1. Le mardi 11 août 2009, 11:51 par Laurent

Pour des raisons évidentes, je ne peux que réagir à cet article !!!!

En réalité, il ne s'agit pas du pas de danse en lui même mais du modèle de chaussure permettant d'effectuer ce pas de danse qui a été breveté (Et oui MJ était tout de même bien conseillé). En effet, une des conditions essentielles de brevetabilité est que l'objet pour lequel est demandée la protection doit être industrialisable et il ne peut s'agir d'une méthode artisanale.

Cela étant, on peut très bien protéger un pas de danse !
Il ne s'agit pas là de déposer un brevet mais de se protéger au titre du droit d'auteur. En effet, la protection au titre du droit d'auteur est très large (et parfois un peu floue, il faut l'avouer !).
Pour faire simple, tout œuvre née de l'esprit de son auteur et reflétant sa personnalité fait l'objet d'un droit inaliénable dit "droit d'auteur". Ainsi, le public identifiera des statues représentant des femmes rondes et bigarrées de couleurs vives à Niki de saint phalle ou une sérigraphie de boite de soupe Campbell's à Andy Warhol.
Dans cet esprit on peut donc à priori considérer le moonwalk comme une œuvre de l'esprit de MJ et qu'à ce titre il bénéficierait d'un droit d'auteur (sauf si quelqu'un venait à prouver une antériorité).

Rectificatif à l'article : les marques dessins et modèles sont des titres de Propriété Industrielle distincts du brevet :

- Un marque est un signe distinctif et peut être illustrative et/ou verbale
- Un dessin et modèle est esthétique et ne peut avoir de caractéristique technique (il peut également faire l'objet d'un droit d'auteur)
- Un brevet concerne une invention technique, industrialisable, nouvelle et inventive

2. Le jeudi 13 août 2009, 12:43 par martin

Rectificatif au rectificatif de laurent ;) :

Ce ne sont pas des chaussures pour faire le moonwalk. Ce sont des chaussures pour que l'utilisateur puissent se pencher au dela de son centre de gravité.
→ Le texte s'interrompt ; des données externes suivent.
This design comes from an exercise in tuning for small area and a short achievable clock period on the open sky130 flow, not from production work. Where RTL was checked, it was by simulation tests only, not by an equivalence proof against the original. Power figures rest on the tool's default switching activity, not on a simulated workload.

Setup of ember:
## BLOCK_ULA_OPS
module BLOCK_ULA_OPS #(
    parameter DATA_WIDTH = 8,
    parameter ADDR_WIDTH = 12,
    parameter ULA_WIDTH = 24
    ) (
        input clk,
        input [(ADDR_WIDTH-1):0] MUX_REG1_IN,                    
        input [(DATA_WIDTH-1):0] REG1_IN,
        input [(DATA_WIDTH-1):0] MUX_REG2_IN_0,  
        input [(ADDR_WIDTH-1):0] MUX_REG2_IN_1,  
        input [(ADDR_WIDTH-1):0] MUX_REG2_IN_2,  
        input [(DATA_WIDTH-1):0] REG2_IN,
        output wire [(ULA_WIDTH-1):0] ULA_OUT,
        output reg REG_COMP_OUT,
        output reg REG_OVERFLOW_OUT,
        input [1:0] SEL_MUX1,
        input [1:0] SEL_MUX2,
        input CTRL_REG_OP1, CTRL_REG_OP2,
        input CTRL_REG_OVERFLOW, CTRL_REG_COMP,
        input [3:0] SEL_ULA
    );
For scale: about 18 flip-flops, roughly 99 I/O pins, roughly 0.0058 mm² of cells after synthesis.
Settings: LEC_CHECK=0, CAP_MARGIN=20, CORE_MARGIN=2, CORE_UTILIZATION=65, PLACE_DENSITY=0.75, SETUP_SLACK_MARGIN=1.8, SLEW_MARGIN=20, SYNTH_HIERARCHICAL=1; clock period 11.0 ns.
standard.sh (not shown) runs the stock make flow with config.mk's settings and CLKGATE_MAP_FILE= SYNTH_SCRIPT=/design/flow/synth_recipe.tcl, a recipe that flattens the netlist after the stock synthesis.
==> flow/flow/run.sh <==
#!/bin/bash
# The standard layout, with the port buffers that buffer_ports inserts made
# sky130_fd_sc_hd__buf_1 instead of the cell it picks on its own.
set -euo pipefail
bash standard.sh BUFFER_PORTS_ARGS="-buffer_cell sky130_fd_sc_hd__buf_1" finish > standard_make.log 2>&1
ember: full flow OK, the timing, design-rule and antenna checks passed
The inputs of violet differ from those of ember as listed below.
- a change of SETUP_SLACK_MARGIN from 1.8 to 0.9
[summary]
The met1 capacity usage during global routing in violet sits 1.3 points below the value recorded for ember. Re global routing usage on met2: ember was higher than violet. Worst-case setup margin in the final layout delta for violet relative to ember: 0.36 ns lower. Taking ember as the reference, in violet leftover overflow at the end of global routing held steady; number of fill cells in the layout grew by 217; count of sequential standard cells held steady; total power after layout shrank by about 20%. Summary of violet over ember: overall routed net length decreased about 23%, worst relative slew slack increased 10 points. ember → violet: post-route clock period utilization increased by 3.3 points relative to the old numbers; number of top-level pins closely matched the old numbers.
Background: an optimization exercise with open tools, aiming at small area. Do not read the settings as production practice. Function was checked by simulation only, so behaviour that the tests miss may differ from the original. No activity file was given, so power comes from the tool's default toggle rates.

**flow/flow/run.sh**
```bash
#!/bin/bash
# Standard layout (the standard.sh) with these changes:
#  - synthesis maps the logic with the ABC script flow/abc_map.script (area-oriented) and
#    leaves adders to ABC instead of extracting full/half adder cells (ADDER_MAP_FILE
#    empty); the Yosys script is otherwise the standard one, so the registers, their
#    names and their cells are unchanged
#  - port buffers use the smallest plain buffer instead of the default pick
#  - clock tree synthesis inserts no dummy loads and clusters up to 16 sinks per buffer
set -euo pipefail
W=$PWD
rm -rf "$W/scripts_abc"
cp -r "$FLOW_HOME/scripts" "$W/scripts_abc"
cp "$W/flow/abc_map.script" "$W/scripts_abc/abc_speed.script"
export BUFFER_PORTS_ARGS="-buffer_cell sky130_fd_sc_hd__buf_1"
export CTS_ARGS="-sink_clustering_enable -repair_clock_nets -dont_use_dummy_load -sink_clustering_size 16 -sink_clustering_max_diameter 80 -buf_list {sky130_fd_sc_hd__clkbuf_8}"
bash standard.sh SCRIPTS_DIR="$W/scripts_abc" ADDER_MAP_FILE= synth > synth_flow.log 2>&1
bash standard.sh finish > standard_flow.log 2>&1
```
**flow/flow/abc_map.script**
```
strash
dc2
dch -f
map -a
mfs2 -a
strash
dc2
dch -f
map -a
mfs2 -a
strash
dch
map -D 6000
topo
stime -c
buffer -c
upsize -c
dnsize -c
```
**flow/standard.sh**
```bash
#!/bin/bash
# synth_recipe.tcl (not shown) runs the flow's synth.tcl, then flattens the netlist and writes it again
# the make line also repeats each setting of config.mk as NAME=value (left out here)
make -C /OpenROAD-flow-scripts/flow DESIGN_CONFIG=/design/flow/config.mk WORK_HOME=/design/flow/orfs CLKGATE_MAP_FILE= SYNTH_SCRIPT=/design/flow/synth_recipe.tcl "${@:-finish}"
```
**flow/config.mk**
```make
export PLATFORM = sky130hd
export DESIGN_NAME = vibrometer_tracker
export DESIGN_NICKNAME = vibrometer_tracker
export VERILOG_FILES = /design/flow/design.v
export SDC_FILE = /design/flow/constraint.sdc
export NUM_CORES = 4
export LEC_CHECK = 0
export CAP_MARGIN = 20
export CORE_MARGIN = 2
export CORE_UTILIZATION = 40
export SLEW_MARGIN = 20
```
**flow/constraint.sdc**
```tcl
create_clock -name core_clock -period 8.0 [get_ports {clk}]
set_input_delay 1.6000 -clock core_clock [delete_from_list [all_inputs] [get_ports {clk}]]
set_output_delay 1.6000 -clock core_clock [all_outputs]
set_load 0.01 [all_outputs]
```
**flow/design.v**
```verilog
`timescale 1ns / 1ps
module axis_extremum_finder
(
    input  wire                             aclk,
    input  wire                             aresetn,
    input  wire [4:0]                       log_count,
    input  wire [2:0]                       shift,
    output logic [15:0]                     lower_threshold,
    output logic [15:0]                     upper_threshold,
    input  wire [15:0]                      signal_a
);
    logic                                   measure;
    logic  [15:0]                           tmp_min, tmp_max;
    logic  [31:0]                           count1;      
    wire                                    last;
    wire   [15:0]                           sum, center, d_min, d_max, new_min, new_max;
    wire   [15:0]                           sh_min, sh_max;
    wire   [31:0]                           inc;
    wire                                    a_lt_min, a_gt_max;
    vt_inc #(.W(32)) u_inc (.a(count1), .s(inc));
    vt_lt  #(.W(16)) u_ltmin (.a(signal_a), .b(tmp_min), .lt(a_lt_min));
    vt_lt  #(.W(16)) u_gtmax (.a(tmp_max), .b(signal_a), .lt(a_gt_max));
    assign last = |(count1 & (32'hFFFFFFFF << log_count));
    vt_add #(.W(16)) u_sum  (.a(tmp_max), .b(tmp_min),  .cin(1'b0), .s(sum));
    assign center = {sum[15], sum[15:1]};
    vt_add #(.W(16)) u_dmax (.a(tmp_max), .b(~center), .cin(1'b1), .s(d_max));
    assign sh_max = $signed(d_max) >>> shift;
    vt_add #(.W(16)) u_nmax (.a(sh_max),  .b(center),  .cin(1'b0), .s(new_max));
    wire   [15:0]                           top;
    wire   [6:0]                            below;
    wire                                    carry, wrap;
    assign top    = ~(16'hFFFF >> shift);
    assign below  = ~(7'h7F << shift);
    assign carry  = sum[0] ? ((d_max[6:0] & below & 7'h7E) == 7'd0) : ((d_max[6:0] & below) == 7'd0);
    assign wrap   = (d_max == 16'h8000) | (sum[0] & (d_max == 16'h8001));
    assign sh_min = ~sh_max | ({16{wrap}} & top);
    vt_add #(.W(16)) u_nmin (.a(sh_min),  .b(center),  .cin(carry), .s(d_min));
    assign new_min = (shift == 3'd0) ? tmp_min : d_min;
    always_ff @(posedge aclk) begin
        if (~aresetn) begin
            lower_threshold <= 16'h7FFF;
            upper_threshold <= 16'h8000;
            measure         <= 1'b0;
        end else begin
            if (measure && last) begin
                lower_threshold <= new_min;
                upper_threshold <= new_max;
            end
            measure         <= ~(measure & last);
        end
    end
    always_ff @(posedge aclk) begin
        if (~measure) begin
            tmp_min         <= 16'h7FFF;
            tmp_max         <= 16'h8000;
            count1          <= 32'd1;
        end else begin
            if (a_lt_min)
                tmp_min     <= signal_a;
            if (a_gt_max)
                tmp_max     <= signal_a;
            count1          <= inc;
        end
    end
endmodule
`timescale 1ns / 1ps
module axis_position_tracker
(
    input  wire                             aclk,
    input  wire                             aresetn,
    input  wire [15:0]                      lower_threshold,
    input  wire [15:0]                      upper_threshold,
    input  wire [4:0]                       log_scale,
    input  wire [15:0]                      signal_a,
    input  wire [15:0]                      signal_b,
    output logic [31:0]                     position
);
    localparam                              idle            = 2'b00,
                                            low             = 2'b01,
                                            high            = 2'b10;
    logic  [1:0]                            state;
    wire   [15:0]                           sum, center;
    wire                                    below, above, forward, step;
    wire   [31:0]                           y, run, flip, from_l;
    vt_add #(.W(16)) u_sum (.a(upper_threshold), .b(lower_threshold), .cin(1'b0), .s(sum));
    assign center  = {sum[15], sum[15:1]};
    assign below   = $signed(signal_a) < $signed(lower_threshold);
    assign above   = $signed(signal_a) > $signed(upper_threshold);
    assign forward = $signed(signal_b) > $signed(center);
    assign step    = (state == high) & below;
    assign from_l  = 32'hFFFFFFFF << log_scale;
    assign y       = (position ^ {32{~forward}}) | ~from_l;
    vt_prefix_and #(.W(32)) u_run (.x(y), .y(run));
    assign flip    = {32{step}} & from_l & run;
    always_ff @(posedge aclk) begin
        if (~aresetn) begin
            position        <= 32'd0;
            state           <= idle;
        end else begin
            position        <= position ^ flip;
            case (state)
                idle:    if (below) state <= low;
                low:     if (above) state <= high;
                high:    if (below) state <= low;
                default: ;
            endcase
        end
    end
endmodule
`timescale 1ns / 1ps
module axis_throttler
(
    input  wire                             aclk,
    input  wire                             aresetn,
    input  wire [4:0]                       log_throttle,
    output logic                            deny,
    output logic                            pass_        
);
    logic [31:0]                            count1;
    wire                                    last;
    wire  [31:0]                            inc;
    vt_inc #(.W(32)) u_inc (.a(count1), .s(inc));
    assign last = |(count1 & (32'hFFFFFFFF << log_throttle));
    always_ff @(posedge aclk) begin
        count1 <= (aresetn & ~last) ? inc : 32'd1;
        deny   <= aresetn & ~last;
        pass_  <= ~aresetn | last;
    end
endmodule
`timescale 1ns / 1ps
module axis_differentiator
(
    input  wire                             aclk,
    input  wire                             aresetn,
    input  wire                             enable,
    input  wire                             load,        
    input  wire                             hold,        
    input  wire [31:0]                      din,
    output wire [31:0]                      dout
);
    logic  [31:0]                           x0, x1, x2, x3, x4, part, result;
    wire   [32:0]                           sum1, sum2;
    wire   [31:0]                           a, b, c, cs_s, cs_c, part_next, result_next;
    vt_add #(.W(33)) u_sum1 (.a({x4[31], x4}), .b(~{x0[31], x0}), .cin(1'b1), .s(sum1));
    vt_add #(.W(33)) u_sum2 (.a({x1[31], x1}), .b(~{x3[31], x3}), .cin(1'b1), .s(sum2));
    assign a      = {{2{sum1[32]}}, sum1[32:3]};
    assign b      = {{3{sum1[32]}}, sum1[32:4]};
    assign c      = ~{{4{sum2[32]}}, sum2[32:5]};
    assign cs_s   = a ^ b ^ c;
    assign cs_c   = (a & b) | (a & c) | (b & c);
    vt_add #(.W(32)) u_part (.a(cs_s), .b({cs_c[30:0], 1'b1}), .cin(1'b0), .s(part_next));
    vt_add #(.W(32)) u_res  (.a(part), .b(sum2[31:0]), .cin(1'b0), .s(result_next));
    assign dout = enable ? result : din;
    always_ff @(posedge aclk) begin
        x0     <= ({32{load}} & din)         | ({32{hold}} & x0);
        x1     <= ({32{load}} & x0)          | ({32{hold}} & x1);
        x2     <= ({32{load}} & x1)          | ({32{hold}} & x2);
        x3     <= ({32{load}} & x2)          | ({32{hold}} & x3);
        x4     <= ({32{load}} & x3)          | ({32{hold}} & x4);
        part   <= ({32{load}} & part_next)   | ({32{hold}} & part);
        result <= ({32{load}} & result_next) | ({32{hold}} & result);
    end
endmodule
`timescale 1ns / 1ps
module vibrometer_tracker
(
    input  wire                             clk,
    input  wire                             aresetn,
    input  wire [4:0]                       log_count_extremum,
    input  wire [2:0]                       shift_extremum,
    input  wire [4:0]                       log_scale,
    input  wire                             filter_enable,
    input  wire [4:0]                       log_throttle,
    input  wire [31:0]                      raw_tdata,
    output wire [15:0]                      lower_threshold,
    output wire [15:0]                      upper_threshold,
    output wire [31:0]                      position_tdata,
    output wire                             filter_tvalid,
    output wire [31:0]                      filter_tdata
);
    wire                                    deny, pass_;
    axis_extremum_finder axis_extremum_finder (
        .aclk               (clk),
        .aresetn            (aresetn),
        .log_count          (log_count_extremum),
        .shift              (shift_extremum),
        .lower_threshold    (lower_threshold),
        .upper_threshold    (upper_threshold),
        .signal_a           (raw_tdata[15:0])
    );
    axis_position_tracker axis_position_tracker (
        .aclk               (clk),
        .aresetn            (aresetn),
        .lower_threshold    (lower_threshold),
        .upper_threshold    (upper_threshold),
        .log_scale          (log_scale),
        .signal_a           (raw_tdata[15:0]),
        .signal_b           (raw_tdata[31:16]),
        .position           (position_tdata)
    );
    axis_throttler axis_throttler (
        .aclk               (clk),
        .aresetn            (aresetn),
        .log_throttle       (log_throttle),
        .deny               (deny),
        .pass_              (pass_)
    );
    assign filter_tvalid = aresetn & ~deny;
    axis_differentiator axis_differentiator (
        .aclk               (clk),
        .aresetn            (aresetn),
        .enable             (filter_enable),
        .load               (aresetn & pass_),
        .hold               (aresetn & deny),
        .din                (position_tdata),
        .dout               (filter_tdata)
    );
endmodule
module vt_add #
(
    parameter integer                       W = 32
)
(
    input  wire [W-1:0]                     a,
    input  wire [W-1:0]                     b,
    input  wire                             cin,
    output wire [W-1:0]                     s
);
    localparam integer                      LG = (W > 32) ? 6 : (W > 16) ? 5 : (W > 8) ? 4 : (W > 4) ? 3 : (W > 2) ? 2 : 1;
    wire   [W-1:0]                          p, g, gin;
    assign p   = a ^ b;
    assign g   = a & b;
    assign gin = {g[W-1:1], g[0] | (p[0] & cin)};
    genvar k, i;
    for (k = 0; k < 2 * LG; k = k + 1) begin : level
        localparam integer D = (k < LG) ? (1 << k) : (1 << (2 * LG - 1 - k));
        wire [W-1:0] gi, pi, go, po;
        if (k == 0) begin : first
            assign gi = gin;
            assign pi = p;
        end else begin : next
            assign gi = level[k-1].go;
            assign pi = level[k-1].po;
        end
        for (i = 0; i < W; i = i + 1) begin : bit_
            if ((k <  LG && i >= 2 * D - 1 && (i - (2 * D - 1)) % (2 * D) == 0) ||
                (k >= LG && i >= 3 * D - 1 && (i - (3 * D - 1)) % (2 * D) == 0)) begin : op
                assign go[i] = gi[i] | (pi[i] & gi[i - D]);
                assign po[i] = pi[i] & pi[i - D];
            end else begin : pass
                assign go[i] = gi[i];
                assign po[i] = pi[i];
            end
        end
    end
    assign s = p ^ {level[2*LG-1].go[W-2:0], cin};
endmodule
module vt_prefix_and #
(
    parameter integer                       W = 32
)
(
    input  wire [W-1:0]                     x,
    output wire [W-1:0]                     y
);
    localparam integer                      LG = (W > 32) ? 6 : (W > 16) ? 5 : (W > 8) ? 4 : (W > 4) ? 3 : (W > 2) ? 2 : 1;
    genvar k, i;
    for (k = 0; k < 2 * LG; k = k + 1) begin : level
        localparam integer D = (k < LG) ? (1 << k) : (1 << (2 * LG - 1 - k));
        wire [W-1:0] qi, qo;
        if (k == 0) begin : first
            assign qi = x;
        end else begin : next
            assign qi = level[k-1].qo;
        end
        for (i = 0; i < W; i = i + 1) begin : bit_
            if ((k <  LG && i >= 2 * D - 1 && (i - (2 * D - 1)) % (2 * D) == 0) ||
                (k >= LG && i >= 3 * D - 1 && (i - (3 * D - 1)) % (2 * D) == 0)) begin : op
                assign qo[i] = qi[i] & qi[i - D];
            end else begin : pass
                assign qo[i] = qi[i];
            end
        end
    end
    assign y = {level[2*LG-1].qo[W-2:0], 1'b1};
endmodule
module vt_inc #
(
    parameter integer                       W = 32
)
(
    input  wire [W-1:0]                     a,
    output wire [W-1:0]                     s
);
    wire   [W-1:0]                          c;
    assign c[0] = 1'b1;
    genvar i;
    for (i = 1; i < W; i = i + 1) begin : carry
        assign c[i] = c[i-1] & a[i-1];
    end
    assign s = a ^ c;
endmodule
module vt_lt #
(
    parameter integer                       W = 16
)
(
    input  wire [W-1:0]                     a,
    input  wire [W-1:0]                     b,
    output wire                             lt
);
    wire   [W:0]                            c;       
    wire   [W-1:0]                          aa, bb;
    assign aa = {~a[W-1], a[W-2:0]};
    assign bb = {~b[W-1], b[W-2:0]};
    assign c[0] = 1'b0;
    genvar i;
    for (i = 0; i < W; i = i + 1) begin : borrow
        assign c[i+1] = (~aa[i] & bb[i]) | (~(aa[i] ^ bb[i]) & c[i]);
    end
    assign lt = c[W];
endmodule
```
==> run notes, run 1 <==
CP Depth -> 56
share of layout cells above drive strength 1 -> 0.0887
clock skew -> 51.2 ps
I/O pin total -> 150
first-pass GRT wire length -> 106 mm
MaxCap Viol Count -> 0
synth cell count leaders -> 684 x nand2_1, 537 x inv_1, 487 x nor2_1
period utilization -> 0.909
endpoints failing setup -> 0
Die Span X -> 248 um
CTS tree -> built
dpl hpwl -> 50.9 mm
GRT overflow -> 0
Worst Hold Depth -> 2
Mapped Area -> 0.0238 sq mm
Synth Instances -> 3564
Final Cell Area -> 0.0258 sq mm
routability congestion estimate -> 0.918
Setup CP Type -> reg -> reg
Worst R2R Setup Slack -> 730 ps
placed cell areas -> 0.0250 sq mm
Clk Latency, worst-skew pair -> 690 ps
CP bufs+invs -> 3
Starting Density -> 0.403
Psw -> 2620 uW
vias in the first global route -> 20400
FF-to-FF path depth -> 56
CP Launch Type -> flop
CP max stage delay -> 400 ps
vias per inst -> 5.14
Synth Flop Type -> dfxtp_1
Worst VDD drop -> 0.000149 V
ranking of synthesized cells by area -> dfxtp_1 33%, nand2_1 11%, inv_1 8.5%
DR DRC count -> 0
post-synthesis sequential area ratio -> 0.328
Reg power frac -> 0.357
routed len/inst -> 15.0 um
clk buf depth -> 3
unrepaired setup endpoints after global routing -> yes
combinational share of power -> 0.474
post-synth top area share -> 0.328
drt total wl -> 66.9 mm
minimum clock period after layout -> 7270 ps
total chip power -> 6020 uW
worst min-delay path category -> reg -> reg
Sink Count -> 389
clock power share -> 0.169
crit path max fanout -> 5
crit path DAT -> 7790 ps
Die Y -> 248 um
fin util -> 0.438
count of different cell masters after synthesis -> 85
count leader, synth -> nand2_1
Power Internal -> 3410 uW
Hold EP -> axis_differentiator.x3[6]
worst reg2reg path endpoint -> axis_extremum_finder.lower_threshold[15]
origin of the critical flop-to-flop path -> axis_extremum_finder.tmp_max[1]
die area -> 0.0614 sq mm
clock slew at reported path FFs -> 120 ps
total track usage -> 0.213
Final ANT Viol Nets -> 0
Critical-path top delay cell -> dfxtp_2
Pre-antenna DRT Iters -> 5
Area Overhead vs Synth -> 8.59%
Synth Warn # -> 4
post-synth top area cell -> dfxtp_1
Sw Share -> 0.435
Syn Area/Cell -> 6.67 sq um
PortBufs -> 149
Starting DRT DRC Count -> 1280
Nets -> 3731
hold-fix buffers at CTS -> 0
largest net degree at the start of global routing -> 81
Num CTS Buffers -> 31
CP delay by family, top -> simple AND/OR/NAND/NOR gates
Req. time, crit path -> 8520 ps
Post-synth EDFFs -> 0
Least-Margin Pin Slew -> 942 ps
Filler Cell Count -> 6309
Fin. Hold Viols -> 0
fmax -> 0.137 GHz
Setup crit end kind -> flop
worst min-delay path startpoint -> axis_differentiator.x2[6]
CTS HTree Levels -> 1
CTS root buffer -> clkbuf_8
Pwr per Cell Area -> 233 mW/mm^2
register bit count reported by yosys -> 389
status -> finished clean
Slew Limit Fails -> 0
Post-Syn Nets -> 3617
cell leakage power -> 0.0107 uW
Slew headroom -> 0.371
initial antenna violation count -> 2
CP dominant cell by count -> nor2_2
Post-synth ARST share -> 0
# rows -> 89
routed vias -> 22900
core footprint -> 0.0589 sq mm
per-layer routing:
metal | track usage | vias up | routed length, um
met5 | 0 | - | 0
met4 | 0.0611 | 0 | 1890
met3 | 0.0310 | 111 | 4150
met2 | 0.336 | 530 | 28700
met1 | 0.301 | 10400 | 32100
li1 | - | 11900 | -
metrics by stage:
stage,TNS [ps],setup WS [ps],hold slack (ps),cells
after detailed placement,0,425,394,4410
after global routing,-413,-115,429,4450
after CTS,0,706,410,4441
final,0,726,407,4452
after floorplan,0,1400,379,3564
after global placement,0,503,393,4410
power by group through the flow:
| stage | logic [uW] | clock network (uW) | registers [uW] |
|---|---|---|---|
| 5_1_grt | 3220 | 1120 | 2160 |
| 2_1_floorplan | 2230 | 0 | 2170 |
| 3_5_place_dp | 2720 | 0 | 2190 |
| 6_report | 2850 | 1020 | 2150 |
| 3_3_place_gp | 2720 | 0 | 2190 |
| 4_1_cts | 2730 | 1070 | 2150 |
area by class of cell:
class / count / area, sq um / area share
Timing Repair Buffer: 180 / 795 / 0.0308
Multi-Input combinational cell: 2514 / 13700 / 0.531
Tap cell: 773 / 967 / 0.0375
Clock buffer: 31 / 427 / 0.0165
Inverter: 562 / 2110 / 0.0818
Sequential cell: 389 / 7790 / 0.302
Antenna cell: 3 / 7.51 / 0.000291
repair_timing:
action | 4_1_cts | 5_1_grt
gates resized for setup | 0 | 60
endpoints found under the setup margin | 0 | 13
setup buffers | 0 | 8
hold endpoints to repair | 0 | 0
cell usage in the layout, fill, tap and decap left out, types with 43 or more instances in the layout:
master	netlist	layout
nand2_1	684	681
inv_1	537	536
nor2_1	487	475
dfxtp_1	389	387
o21ai_0	251	248
o22ai_1	216	215
a21oi_1	193	188
buf_1	6	147
xor2_1	98	82
nand3_1	66	65
nor3_1	51	51
nor2_2	36	48
xnor2_1	49	43
worst register-to-register path, delay by kind of cell, from the launching register on:
kind	cells	cell delay (ps)
XOR/XNOR	3	760
flip-flops	1	400
AND/OR/NAND/NOR	36	4000
multiplexers	1	220
AO/OA/AOI/OAI	13	1500
buffers and inverters	3	230
cells by family after synthesis:
logic type	share of synthesized area
AOI/OAI and AO/OA	0.247
muxes	0.000843
xor gates and xnor gates	0.0597
adders and majority gates	0.000421
and+or+nand+nor	0.254
buffers and inverters	0.110
DFF	0.328
how the worst max path moves through the flow:
stage / slack, ps / start / endpoint
after floorplan: 1400 / raw_tdata[16] / axis_position_tracker.position[31]
after global placement: 500 / raw_tdata[16] / axis_position_tracker.position[31]
after detailed placement: 420 / raw_tdata[16] / axis_position_tracker.position[31]
after CTS: 710 / axis_differentiator.x4[2] / axis_differentiator.part[30]
after global routing: -110 / axis_extremum_finder.tmp_max[1] / axis_extremum_finder.upper_threshold[15]
final: 730 / axis_extremum_finder.tmp_max[1] / axis_extremum_finder.lower_threshold[15]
Figure que MJ faisait dans ses shows mais à distinguée du moonwalk. (voir la page 3 du brevet pour le croquis - figure 6 : http://www.google.com/patents?id=MA... )

3. Le vendredi 14 août 2009, 17:37 par monbouquet

Un brevet permet de protéger une solution technique à un problème technique.
Par ailleurs, il ne faut pas que cette solution ait été rendue public avant la demande de brevet.

donc non, tout n'est pas brevetable ;)

4. Le dimanche 16 août 2009, 15:13 par greg

Ca laisse un potentiel énorme sur tous les trucs qu'on pourrait breveter ca ! hum...je vais faire ma petite recherche :p

5. Le mardi 18 août 2009, 11:08 par monbouquet

j'avais l'impression d'avoir oublié quelques choses ...

il faut ajouter une petite explication par rapport au brevet.

Dans bien des services de dépôts de brevet (en France notamment), les examinateurs sont payés au nombres de brevets... donc ils leur arrivent souvent de valider des brevets sans trop rechigner à la tache.

C'est pour cela que l'on considère qu'un brevet est solide une fois qu'il a été contesté devant la justice et qu'il a gagné.

La valeur d'un brevet non contesté est bien moindre, si ce n'est nulle dans certains secteurs.